WHAT IS BEING ASKED: Repeat the entries exactly as they are written.

INFORMATION GIVEN:
### config.mk
export PLATFORM = sky130hd
export DESIGN_NAME = perf_counters
export DESIGN_NICKNAME = d
export VERILOG_FILES = /design/src/perf_pkg.sv /design/src/perf_counters.sv
export SDC_FILE = /design/constraint.sdc
export NUM_CORES = 1
export LEC_CHECK = 0
export ABC_AREA = 1
export BUFFER_PORTS_ARGS = -buffer_cell sky130_fd_sc_hd__buf_2
export CELL_PAD_IN_SITES_DETAIL_PLACEMENT = 0
export CELL_PAD_IN_SITES_GLOBAL_PLACEMENT = 2
export CORE_MARGIN = 2
export CORE_UTILIZATION = 33
export CTS_CLUSTER_SIZE = 10
export DETAILED_ROUTE_END_ITERATION = 10
export MAX_ROUTING_LAYER = met4
export PLACE_DENSITY_LB_ADDON = 0.1
export RECOVER_POWER = 50
export SLEW_MARGIN = 10
export SYNTH_ARGS = -nofsm -noshare
export SYNTH_HDL_FRONTEND = slang
export SYNTH_SLANG_ARGS = --single-unit
### constraint.sdc
create_clock -name clk -period 4.3 [get_ports clk]
set_input_delay 0.43 -clock clk [delete_from_list [all_inputs] [get_ports clk]]
set_output_delay 0.43 -clock clk [all_outputs]
set_load 0.03 [all_outputs]
### src/perf_pkg.sv
package perf_pkg;

	localparam int CNT_W = 16;

	// Four counters, two bytes each
	localparam int REPORT_BYTES = 8;

	typedef enum logic [2:0] {
		IDLE,
		START,
		DATA,
		STOP,
		DONE
	} tx_state_e;

endpackage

RESPONSE TO THE TASK:
### config.mk
export PLATFORM = sky130hd
export DESIGN_NAME = perf_counters
export DESIGN_NICKNAME = d
export VERILOG_FILES = /design/src/perf_pkg.sv /design/src/perf_counters.sv
export SDC_FILE = /design/constraint.sdc
export NUM_CORES = 1
export LEC_CHECK = 0
export ABC_AREA = 1
export BUFFER_PORTS_ARGS = -buffer_cell sky130_fd_sc_hd__buf_2
export CELL_PAD_IN_SITES_DETAIL_PLACEMENT = 0
export CELL_PAD_IN_SITES_GLOBAL_PLACEMENT = 2
export CORE_MARGIN = 2
export CORE_UTILIZATION = 33
export CTS_CLUSTER_SIZE = 10
export DETAILED_ROUTE_END_ITERATION = 10
export MAX_ROUTING_LAYER = met4
export PLACE_DENSITY_LB_ADDON = 0.1
export RECOVER_POWER = 50
export SLEW_MARGIN = 10
export SYNTH_ARGS = -nofsm -noshare
export SYNTH_HDL_FRONTEND = slang
export SYNTH_SLANG_ARGS = --single-unit
### constraint.sdc
create_clock -name clk -period 4.3 [get_ports clk]
set_input_delay 0.43 -clock clk [delete_from_list [all_inputs] [get_ports clk]]
set_output_delay 0.43 -clock clk [all_outputs]
set_load 0.03 [all_outputs]
### src/perf_pkg.sv
package perf_pkg;

	localparam int CNT_W = 16;

	// Four counters, two bytes each
	localparam int REPORT_BYTES = 8;

	typedef enum logic [2:0] {
		IDLE,
		START,
		DATA,
		STOP,
		DONE
	} tx_state_e;

endpackage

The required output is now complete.